Some reports have not shown a consistent association of NICU volume and neonatal mortality, although the conclusions were likely influenced by the characteristics of the NICUs included in the study and aspects of the analysis. One study examined 28-day mortality of 7672 infants with birth weights of 501 to 1500 g in 62 NICUs participating in the Vermont Oxford Network in 1991–1992.25 The median annual patient volume was 76 (interquartile range: 47–113). The standardized mortality ratio (ratio of observed to predicted deaths) varied among NICUs. However, differences in the mortality rate or standardized mortality ratio were not explained by differences in patient volume. This may be explained, in part, because most of the NICUs had annual admissions of 47 or more VLBW infants. In another study of 54 NICUs in the United Kingdom in 1998–1999, risk-adjusted mortality was not associated with patient volume, although mortality rate increased inversely with nurse-to-patient ratio, which reflected increasing nursing workload.26 However, 8 of the 12 NICUs included in this study admitted 57 or fewer VLBW infants per year. In both the Vermont Oxford and United Kingdom studies, deaths were attributed to the NICU rather than the hospital of birth. Additional studies are needed to examine other characteristics of NICUs and specific care practices that affect the quality of care and rates of mortality and morbidity.15,27,28 Comparisons among centers will be facilitated by more precise definitions of levels of care provided by NICUs.
Risk of Complications
Appropriate matching of levels of complexity of neonatal care to patient needs requires recognition of risk factors. Mortality and morbidity are highest in infants of the lowest birth weights and gestational ages. For example, in centers of the National Institute of Child Health and Human Development Neonatal Research Network in 1995–1996, survival to discharge was 97% at birth weight of 1251 to 1500 g, 94% at birth weight of 1001 to 1250 g, 86% at birth weight of 751 to 1000 g, and 54% at birth weight of 501 to 750 g.29 Similarly, the incidence in survivors of major morbidity, defined as chronic lung disease, severe intracranial hemorrhage, and/or proven necrotizing enterocolitis, was 10%, 23%, 42%, and 63% at birth weights of 1251 to 1500, 1001 to 1250, 751 to 1000, and 501 to 750 g, respectively.

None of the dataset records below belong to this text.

Background: an optimization exercise with open tools, aiming at small area. Do not read the settings as production practice.
In this exercise RTL edits were held to simulation tests only and were not proved equivalent to the original.
Power figures rest on the tool's default switching activity, not on a simulated workload.

## design.v

```verilog
module dm_frame_reader (
    input  wire        clk,
    input  wire        rst,             
    input  wire        cmd_valid,
    output wire        cmd_ready,
    input  wire [31:0] cmd_timeout_ms,
    output wire        rx_req,
    input  wire        rx_valid,
    input  wire        rx_tmo,
    input  wire [7:0]  rx_data,
    input  wire        tick_ms,
    output wire        busy,
    output wire [2:0]  res_code,
    output wire        rd_valid,
    output wire [15:0] r0,
    output wire [15:0] r1,
    output wire [15:0] r2,
    output wire [15:0] r3,
    output wire [15:0] r4,
    output wire [15:0] r5,
    output wire [15:0] r6,
    output wire [15:0] r7,
    output wire [15:0] r8,
    output wire [15:0] r9,
    output wire [15:0] r10,
    output wire [15:0] r11
);
    localparam [2:0] IDLE    = 3'd0;
    localparam [2:0] SEEK1   = 3'd1;
    localparam [2:0] SEEK2   = 3'd2;
    localparam [2:0] LEN_HI  = 3'd3;
    localparam [2:0] LEN_LO  = 3'd4;
    localparam [2:0] PAYLOAD = 3'd5;
    localparam [2:0] CK_HI   = 3'd6;
    localparam [2:0] CK_LO   = 3'd7;
    localparam [2:0] RES_NONE        = 3'd0;
    localparam [2:0] RES_OK          = 3'd1;
    localparam [2:0] RES_TIMEOUT     = 3'd2;
    localparam [2:0] RES_UNSUPPORTED = 3'd3;
    localparam [2:0] RES_TRUNCATED   = 3'd4;
    localparam [2:0] RES_CSUM_BAD    = 3'd5;
    localparam [7:0]  SOF1     = 8'h42;
    localparam [7:0]  SOF2     = 8'h4D;
    localparam [31:0] SOF_SUM  = 32'h0000_008F;
    localparam [15:0] FRAME_LEN = 16'd28;
    reg [2:0]  phase;
    reg [2:0]  result;
    reg [31:0] tmo;
    reg [31:0] elapsed;
    reg [15:0] len;
    reg [4:0]  pcnt;
    reg [7:0]  buf_q [0:25];
    reg [31:0] csum;
    reg [15:0] rxck;
    reg [15:0] rdg [0:11];
    assign busy      = (phase != IDLE);
    assign cmd_ready = (phase == IDLE);
    assign rx_req    = (phase != IDLE);
    assign rd_valid  = (result == RES_OK);
    assign res_code  = result;
    assign r0  = rdg[0];
    assign r1  = rdg[1];
    assign r2  = rdg[2];
    assign r3  = rdg[3];
    assign r4  = rdg[4];
    assign r5  = rdg[5];
    assign r6  = rdg[6];
    assign r7  = rdg[7];
    assign r8  = rdg[8];
    assign r9  = rdg[9];
    assign r10 = rdg[10];
    assign r11 = rdg[11];
    wire        tick_cnt   = tick_ms && (phase != IDLE) && (elapsed != 32'hFFFF_FFFF);
    wire [31:0] elapsed_t  = tick_cnt ? (elapsed + 32'd1) : elapsed;
    wire        deadline   = (elapsed_t > tmo);
    wire        sym        = rx_req && rx_valid;
    wire [31:0] rx_ck      = {16'd0, rxck[15:8], rx_data};
    reg [2:0] phase_n;
    reg [2:0] result_n;
    reg       do_finish;     
    reg       do_start;      
    reg       ld_csum_sof;   
    reg       add_csum;      
    reg       ld_len_hi;
    reg       ld_len_lo;
    reg       ld_payload;
    reg       ld_ck_hi;
    reg       ld_reading;
    task sync_fail;
        input [2:0] next;
        begin
            if (deadline) begin
                do_finish = 1'b1;
                result_n  = RES_TIMEOUT;
                phase_n   = IDLE;
            end else
                phase_n = next;
        end
    endtask
    task finish;
        input [2:0] code;
        begin
            do_finish = 1'b1;
            result_n  = code;
            phase_n   = IDLE;
        end
    endtask
    always @(*) begin
        phase_n     = phase;
        result_n    = result;
        do_finish   = 1'b0;
        do_start    = 1'b0;
        ld_csum_sof = 1'b0;
        add_csum    = 1'b0;
        ld_len_hi   = 1'b0;
        ld_len_lo   = 1'b0;
        ld_payload  = 1'b0;
        ld_ck_hi    = 1'b0;
        ld_reading  = 1'b0;
        if (phase == IDLE) begin
            if (cmd_valid) begin
                do_start = 1'b1;
                result_n = RES_NONE;
                phase_n  = SEEK1;
            end
        end else if (sym) begin
            case (phase)
                SEEK1: begin
                    if (rx_tmo)
                        sync_fail(SEEK1);
                    else if (rx_data == SOF1)
                        sync_fail(SEEK2);
                    else
                        sync_fail(SEEK1);
                end
                SEEK2: begin
                    if (rx_tmo)
                        sync_fail(SEEK2);
                    else if (rx_data == SOF2) begin
                        ld_csum_sof = 1'b1;
                        phase_n     = LEN_HI;
                    end else if (rx_data == SOF1)
                        sync_fail(SEEK2);
                    else
                        sync_fail(SEEK1);
                end
                LEN_HI: begin
                    if (rx_tmo)
                        finish(RES_TRUNCATED);
                    else begin
                        ld_len_hi = 1'b1;
                        add_csum  = 1'b1;
                        phase_n   = LEN_LO;
                    end
                end
                LEN_LO: begin
                    if (rx_tmo)
                        finish(RES_TRUNCATED);
                    else if ({len[15:8], rx_data} == FRAME_LEN) begin
                        ld_len_lo = 1'b1;
                        add_csum  = 1'b1;
                        phase_n   = PAYLOAD;
                    end else
                        finish(RES_UNSUPPORTED);
                end
                PAYLOAD: begin
                    if (rx_tmo)
                        finish(RES_TRUNCATED);
                    else begin
                        ld_payload = 1'b1;
                        add_csum   = 1'b1;
                        if (pcnt == 5'd25)
                            phase_n = CK_HI;
                    end
                end
                CK_HI: begin
                    if (rx_tmo)
                        finish(RES_TRUNCATED);
                    else begin
                        ld_ck_hi = 1'b1;
                        phase_n  = CK_LO;
                    end
                end
                default: begin   
                    if (rx_tmo)
                        finish(RES_TRUNCATED);
                    else if (csum == rx_ck) begin
                        ld_reading = 1'b1;
                        finish(RES_OK);
                    end else
                        finish(RES_CSUM_BAD);
                end
            endcase
        end
    end
    wire clear_frame = rst || do_start || do_finish;
    always @(posedge clk) begin
        if (rst) begin
            phase  <= IDLE;
            result <= RES_NONE;
        end else begin
            phase  <= phase_n;
            result <= result_n;
        end
    end
    always @(posedge clk) begin
        if (rst) begin
            tmo     <= 32'd0;
            elapsed <= 32'd0;
        end else if (do_start) begin
            tmo     <= cmd_timeout_ms;
            elapsed <= 32'd0;
        end else
            elapsed <= elapsed_t;
    end
    always @(posedge clk) begin
        if (clear_frame) begin
            len  <= 16'd0;
            pcnt <= 5'd0;
            csum <= 32'd0;
            rxck <= 16'd0;
        end else begin
            if (ld_csum_sof)
                csum <= SOF_SUM;
            else if (add_csum)
                csum <= csum + {24'd0, rx_data};
            if (ld_len_hi)
                len[15:8] <= rx_data;
            if (ld_len_lo) begin
                len[7:0] <= rx_data;
                pcnt     <= 5'd0;
            end
            if (ld_payload)
                pcnt <= (pcnt == 5'd25) ? 5'd0 : pcnt + 5'd1;
            if (ld_ck_hi)
                rxck[15:8] <= rx_data;
        end
    end
    genvar g;
    generate
        for (g = 0; g < 26; g = g + 1) begin : g_buf
            always @(posedge clk) begin
                if (clear_frame)
                    buf_q[g] <= 8'd0;
                else if (ld_payload && pcnt == g)
                    buf_q[g] <= rx_data;
            end
        end
        for (g = 0; g < 12; g = g + 1) begin : g_rdg
            always @(posedge clk) begin
                if (ld_reading)
                    rdg[g] <= {buf_q[2*g], buf_q[2*g+1]};
            end
        end
    endgenerate
endmodule
```

## run.sh

```bash
#!/bin/bash
# synth_recipe.tcl (not shown) runs the flow's synth.tcl, then flattens the netlist and writes it again
# the make line also repeats each setting of config.mk as NAME=value (left out here)
make -C /OpenROAD-flow-scripts/flow DESIGN_CONFIG=/design/flow/config.mk WORK_HOME=/design/flow/orfs CLKGATE_MAP_FILE= SYNTH_SCRIPT=/design/flow/synth_recipe.tcl finish
```

## config.mk

```make
export PLATFORM = sky130hd
export DESIGN_NAME = dm_frame_reader
export DESIGN_NICKNAME = dm_frame_reader
export VERILOG_FILES = /design/flow/design.v
export SDC_FILE = /design/flow/constraint.sdc
export NUM_CORES = 4
export LEC_CHECK = 0
export CAP_MARGIN = 20
export CORE_MARGIN = 2
export CORE_UTILIZATION = 40
export SLEW_MARGIN = 20
```

## constraint.sdc

```tcl
create_clock -name core_clock -period 10.0 [get_ports {clk}]
set_input_delay 2.0000 -clock core_clock [delete_from_list [all_inputs] [get_ports {clk}]]
set_output_delay 2.0000 -clock core_clock [all_outputs]
set_load 0.01 [all_outputs]
```

==> qor.csv, run 1 <==
stage;metric;value;unit
cells_and_area;area grow syn2layout;23.3;%
synth;flops & latches, synth;507;
clock_tree;CTS resizes;0;
cells_and_area;fill cell count;4479;
global_routing;first-pass GRT wire length;76.4;mm
detailed_routing;via count;14300;
synth;Ys Warns;3;
detailed_routing;Routed Wire Length;48.5;mm
setup_path;crit path DAT;6.11;ns
die;FP Rows;82;
clock_tree;Root Buffer;clkbuf_16;
setup_path;critical path fanouts, max;80;
power_and_ir_drop;maximum VDD drop;0.119;mV
die;Die H;229;um
timing;min Tclk post-route;5.68;ns
power_and_ir_drop;Pint;3.43;mW
status;status;finished clean;
cells_and_area;post-route cell area;0.0249;mm^2
setup_path;CP Capture Type;register;
synth;Post-synth ARST share;0;%
timing;worst-margin pin slew;1.08;ns
synth;top cells by area, synth;dfxtp_1 (31%), edfxtp_1 (29%), nand2_1 (6.7%);
power_and_ir_drop;combinational power share;9.0;%
detailed_routing;WL/cell;17.2;um
global_routing;initial antenna violation count;2;
timing;Clock Skews;0.0332;ns
place;Post-DP HPWL;30.1;mm
clock_tree;Max H-tree Level;2;
synth;Top FF cell, synth;dfxtp_1;
detailed_routing;Starting DRT DRC Count;1060;
synth;Net Count, Synth;1999;
detailed_routing;DRC;0;
clock_tree;clock slew at reported path FFs;0.06;ns
clock_tree;clock sink count;507;
setup_path;Worst setup SP type;input port;
synth;post-synthesis sequential area ratio;59.9;%
setup_path;cell repeated most along the worst path;nand3_1;
synth;Syn Std Cell Area;0.0202;mm^2
synth;Post-synth EDFFs;192;
cells_and_area;final std cells w/o fill;2825;
timing;unrepaired setup endpoints after global routing;false;
timing;Slew HR;27.9;%
timing;Slew Viols, Final;0;
power_and_ir_drop;sw power;1.15;mW
setup_path;Critical Path RT;10.43;ns
clock_tree;CTS tree;yes;
synth;Avg Synthesized Cell Area;10.6;um^2
die;Initial Utilization;40.4;%
setup_path;CP Cell Sequence;clkdlybuf4s50_1 -> nand2_1 -> a211oi_2 -> nand3_1 -> xnor2_1 -> ha_1 -> nand3_1 -> or4_1 -> a21oi_1 -> o311a_1 -> a21oi_4 -> o21ai_4 -> buf_4 -> nor3_1;
detailed_routing;Pre-antenna DRT Iters;5;
global_routing;Tot GR Track Use;18.2;%
cells_and_area;share of layout cells above drive strength 1;12.1;%
power_and_ir_drop;clock share of power;43.2;%
die;Die Wd;229;um
global_routing;number of global-route vias before repair;13700;
setup_path;slowest cell delay on critical path;0.76;ns
power_and_ir_drop;pwr dens;184;mW/mm^2
cells_and_area;Final #Nets;2201;
die;CORE AREA;0.0500;mm^2
place;port bufs;244;
timing;WHS;0.416;ns
timing;# setup viols final;0;
power_and_ir_drop;Leakage;8.53;nW
clock_tree;Post-CTS Setup Bufs;0;
clock_tree;CTS buffer count;53;
setup_path;CP max stage cell;buf_4;
clock_tree;CTS Buffer Depth;3;
place;GPL Wtd Cong;0.842;
die;die area;0.0522;mm^2
setup_path;critical path class;in2reg;
synth;cells after synthesis;1906;
hold_path;worst hold path class;reg2reg;
power_and_ir_drop;Seq pwr share;47.8;%
cells_and_area;most frequent cells in the layout;nand2_1 (360), dfxtp_1 (315), clkdlybuf4s50_1 (236), edfxtp_1 (192), nand3_1 (158);
place;Post-DP Area;0.0231;mm^2
job;Max Cap Violations;0;
global_routing;largest net degree at the start of global routing;193;
cells_and_area;most common cell after layout, fill and taps aside;nand2_1;
timing;sum of negative setup slack;0;ns
global_routing;Congestion Overflow GR;0;
timing;Max Freq;0.176;GHz
synth;Cell variety after synth;69;
place;Cells after DPL;2724;
timing;period utilization;56.8;%
synth;Synth top area share;31.3;%
clock_tree;Post-CTS Hold Fix Bufs;0;
detailed_routing;Avg Vias per Cell;5.08;
die;io pins;245;
timing;Hold Fails Final Rpt;0;
power_and_ir_drop;Net Sw Frac;25.1;%
cells_and_area;antenna cell count;0;
detailed_routing;Detail Route Antenna Nets;0;
clock_tree;worst skew pair latency;0.61;ns
synth;post-synth top area cell;dfxtp_1;
-- layer usage --
metal | global-route usage [%] | vias to the layer above | part of all wire, %
met5 | 0 | - | 0.049
met2 | 30.2 | 348 | 48
met4 | 5.17 | 4 | 2.4
met3 | 3.48 | 70 | 5.0
li1 | - | 7057 | -
met1 | 24.2 | 6868 | 45
-- worst max-delay path, delay by kind of cell --
family	cells	cell delay, ns
buffers and inverters	2	1.30
AOI/OAI and AO/OA	5	1.15
and+or+nand+nor	5	1.09
adders and majority gates	1	0.32
xor gates and xnor gates	1	0.17
-- area by class of cell --
type	count	area, um^2	share of cell area (%)
Clock inverter	32	320	1.29
Inverter	50	188	0.755
Timing Repair Buffer	269	2620	10.5
Clock buffer	68	1460	5.89
Sequential cell	507	12100	48.5
Multi-Input combinational cell	1227	7370	29.6
Tap cell	672	841	3.38
-- path summary, 6_finish.rpt --
path	startpoint	to	cells past startpoint	slack [ns]
max	tick_ms	csum[11]	14	4.32
min	buf_q[4][7]	rdg[2][15]	0	0.42
max reg2reg	phase[1]	csum[11]	14	5.00
min reg2reg	buf_q[4][7]	rdg[2][15]	0	0.42
-- power by group through the flow --
stage / clock network (mW) / logic, mW / registers, mW
6_report: 1.98 / 0.412 / 2.19
5_1_grt: 2.11 / 0.454 / 2.19
4_1_cts: 2.03 / 0.416 / 2.19
3_5_place_dp: 0 / 0.414 / 2.23
3_3_place_gp: 0 / 0.408 / 2.23
2_1_floorplan: 0 / 0.325 / 2.22
-- kinds of logic (layout without fill, tap and decap cells) --
| family | Yosys count | in the layout | synth area share (%) |
|---|---|---|---|
| and+or+nand+nor | 766 | 766 | 18.3 |
| AOI/OAI and AO/OA | 313 | 313 | 10.4 |
| adders and majority gates | 47 | 47 | 2.95 |
| DFF | 507 | 507 | 59.9 |
| buffers and inverters | 172 | 419 | 3.90 |
| xor gates and xnor gates | 64 | 64 | 2.78 |
| muxes | 37 | 37 | 1.84 |
-- registers in the layout, indices dropped and copies added, names as in the netlist --
register and flops:
rdg 192, pcnt 5, len 8, result 3, elapsed 32, phase 3
buf_q 192, csum 32, rxck 8, tmo 32
-- synthesized netlist by cell type (6+ instances only) --
master    count
nor3_2        7
o211ai_1      6
and2_1       10
buf_1        11
o21ai_0      17
mux2i_1      36
buf_6        15
a31oi_1       6
a21oi_1     147
edfxtp_1    192
a211oi_1      6
nand3_1     158
dfxtp_1     315
nand2_1     360
xnor2_1      42
nor4_1       17
and4_1       10
nor2_1       63
ha_1         46
buf_2        18
nor3_1       32
nand4_1      17
xor2_1       22
clkbuf_1     75
nor4_2       11
and3_1       10
inv_1        50
nand2b_1      6
nor2b_1      35
a21oi_2     101
-- stage by stage --
step,utilization [%],total power [mW],setup WS (ns)
6_report,49.8,4.58,4.32
5_1_grt,49.8,4.75,4.06
4_1_cts,49.8,4.63,4.32
3_5_place_dp,46.2,2.65,3.70
3_3_place_gp,46.2,2.64,3.84
2_1_floorplan,-,2.54,1.38
==> inputs of run 2 (changes only) <==
==> design.v (replaced) <==
module dm_frame_reader (
    input  wire        clk,
    input  wire        rst,             
    input  wire        cmd_valid,
    output wire        cmd_ready,
    input  wire [31:0] cmd_timeout_ms,
    output wire        rx_req,
    input  wire        rx_valid,
    input  wire        rx_tmo,
    input  wire [7:0]  rx_data,
    input  wire        tick_ms,
    output wire        busy,
    output wire [2:0]  res_code,
    output wire        rd_valid,
    output wire [15:0] r0,
    output wire [15:0] r1,
    output wire [15:0] r2,
    output wire [15:0] r3,
    output wire [15:0] r4,
    output wire [15:0] r5,
    output wire [15:0] r6,
    output wire [15:0] r7,
    output wire [15:0] r8,
    output wire [15:0] r9,
    output wire [15:0] r10,
    output wire [15:0] r11
);
    localparam [2:0] RES_NONE        = 3'd0;
    localparam [2:0] RES_OK          = 3'd1;
    localparam [2:0] RES_TIMEOUT     = 3'd2;
    localparam [2:0] RES_UNSUPPORTED = 3'd3;
    localparam [2:0] RES_TRUNCATED   = 3'd4;
    localparam [2:0] RES_CSUM_BAD    = 3'd5;
    localparam [4:0] P_SEEK1 = 5'd30;
    localparam [4:0] P_SEEK2 = 5'd31;
    localparam [4:0] P_LENHI = 5'd0;
    localparam [4:0] P_LENLO = 5'd1;
    localparam [4:0] P_CKHI  = 5'd28;
    localparam [4:0] P_CKLO  = 5'd29;
    reg         act;         
    reg  [2:0]  result;
    reg  [4:0]  pos;
    reg  [12:0] csum;
    reg         flag;        
    reg         expd;        
    reg  [191:0] sr;         
    assign busy      = act;
    assign cmd_ready = ~act;
    assign rx_req    = act;
    assign res_code  = result;
    assign rd_valid  = (result == RES_OK);
    assign {r0, r1, r2, r3, r4, r5, r6, r7, r8, r9, r10, r11} = sr;
    wire        sym    = act & rx_valid;
    wire        byte_v = sym & ~rx_tmo;
    wire        seek   = pos[4] & pos[3] & pos[2] & pos[1];
    wire        seek2  = seek & pos[0];
    wire [31:0] rem     = sr[31:0];
    wire        rem_z   = (rem == 32'd0);
    wire        rem_inf = (rem == 32'hFFFF_FFFF);
    wire        tick    = act & seek & tick_ms;
    wire        deadline = expd | (tick & rem_z);
    wire        is_42  = (rx_data == 8'h42);
    wire        is_4d  = (rx_data == 8'h4D);
    wire        in_pay = ~seek & (pos >= 5'd2) & (pos <= 5'd25);
    wire        shift  = byte_v & in_pay;
    reg  [2:0]  result_n;
    reg  [4:0]  pos_n;
    reg         act_n;
    always @(*) begin
        act_n    = act;
        result_n = result;
        pos_n    = pos;
        if (!act) begin
            if (cmd_valid) begin
                act_n    = 1'b1;
                result_n = RES_NONE;
                pos_n    = P_SEEK1;
            end
        end else if (sym) begin
            if (seek) begin
                if (seek2 && !rx_tmo && is_4d)
                    pos_n = P_LENHI;
                else if (deadline) begin
                    act_n    = 1'b0;
                    result_n = RES_TIMEOUT;
                end else if (!rx_tmo && is_42)
                    pos_n = P_SEEK2;
                else if (!rx_tmo)
                    pos_n = P_SEEK1;
            end else if (rx_tmo) begin
                act_n    = 1'b0;
                result_n = RES_TRUNCATED;
            end else if (pos == P_LENLO && !(flag && rx_data == 8'd28)) begin
                act_n    = 1'b0;
                result_n = RES_UNSUPPORTED;
            end else if (pos == P_CKLO) begin
                act_n    = 1'b0;
                result_n = (flag && rx_data == csum[7:0]) ? RES_OK : RES_CSUM_BAD;
            end else
                pos_n = pos + 5'd1;
        end
    end
    always @(posedge clk) begin
        if (rst) begin
            act    <= 1'b0;
            result <= RES_NONE;
        end else begin
            act    <= act_n;
            result <= result_n;
        end
        pos <= pos_n;
    end
    always @(posedge clk) begin
        if (byte_v && !seek) begin
            if (pos == P_LENHI)
                flag <= (rx_data == 8'd0);
            else if (pos == P_CKHI)
                flag <= (rx_data == {3'd0, csum[12:8]});
        end
    end
    always @(posedge clk) begin
        if (byte_v && seek2 && is_4d)
            csum <= 13'h8F;
        else if (byte_v && !seek && pos < P_CKHI)
            csum <= csum + {5'd0, rx_data};
    end
    always @(posedge clk) begin
        if (!act)
            expd <= 1'b0;
        else if (tick && rem_z)
            expd <= 1'b1;
    end
    always @(posedge clk) begin
        if (!act && cmd_valid)
            sr[31:0] <= cmd_timeout_ms;
        else if (shift)
            sr[31:0] <= {sr[23:0], rx_data};
        else if (tick && !rem_inf)
            sr[31:0] <= rem - 32'd1;
    end
    always @(posedge clk) begin
        if (shift)
            sr[191:32] <= sr[183:24];
    end
endmodule
--- a/config.mk
+++ b/config.mk
@@ -9,3 +9,5 @@
 export CORE_MARGIN = 2
 export CORE_UTILIZATION = 40
+export CTS_BUF_LIST = sky130_fd_sc_hd__clkbuf_2
+export CTS_CLUSTER_SIZE = 10
 export SLEW_MARGIN = 20
==> run 2 against run 1 <==
Effect of this change: worst hold slack improved by 0.025 ns; combinational power is 28% lower; sequential share of layout area grew 4.0 points; sequential power down 51%; global-route usage up 1.4 points; core utilization is 5.6 points higher; wire length shrank 52%; clock power shrank 71%.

However, any degree of prematurity confers some risk. Compared with those born at term, infants born at 34 to 37 weeks' gestation are at increased risk of complications because of their physiologic immaturity. Biological variability exists in the time of attainment of independent thermoregulation30; resolution of apnea, bradycardia, and/or hypoxemic episodes31–33; and oral feedings.34 Near-term infants (35–37 weeks' gestation) are at increased risk of hyperbilirubinemia and kernicterus.35 Thus, proposed definitions for levels of care should take into account the increased risk along the continuum of decreasing gestational ages.
Expanded Definitions of Levels of Care
Expansion of the definitions of levels of care should be based on the capability to provide increasing complexity of care. The need for mechanical ventilation is a reasonable indication of a minimum level of subspecialty intensive care. In the revised US Standard Certificate of Birth, the National Center for Health Statistics defined a NICU as a “hospital facility or unit staffed and equipped to provide continuous mechanical ventilatory support for a newborn infant.”36
In 2001, the Section on Perinatal Pediatrics performed a survey of hospital-based newborn services in the United States. A NICU was identified as a unit providing care for newborn infants in which a neonatologist provided primary care, as indicated by the results of a previous survey that identified all US neonatologists and their site of practice.37 The survey instrument was a modified version of the classification of NICU levels used by the Vermont Oxford Network.38 The classification consisted of basic care (level I), specialty care (level II), and subspecialty intensive care (level III) (Table 1). Subspecialty care was divided further into 4 categories (IIIA–IIID) based on whether the use of mechanical ventilation was restricted and the availability of major surgery, cardiovascular surgery, or extracorporeal membrane oxygenation (ECMO). A total of 880 NICUs were identified, of which 120 were level II and 760 were level III by survey definition.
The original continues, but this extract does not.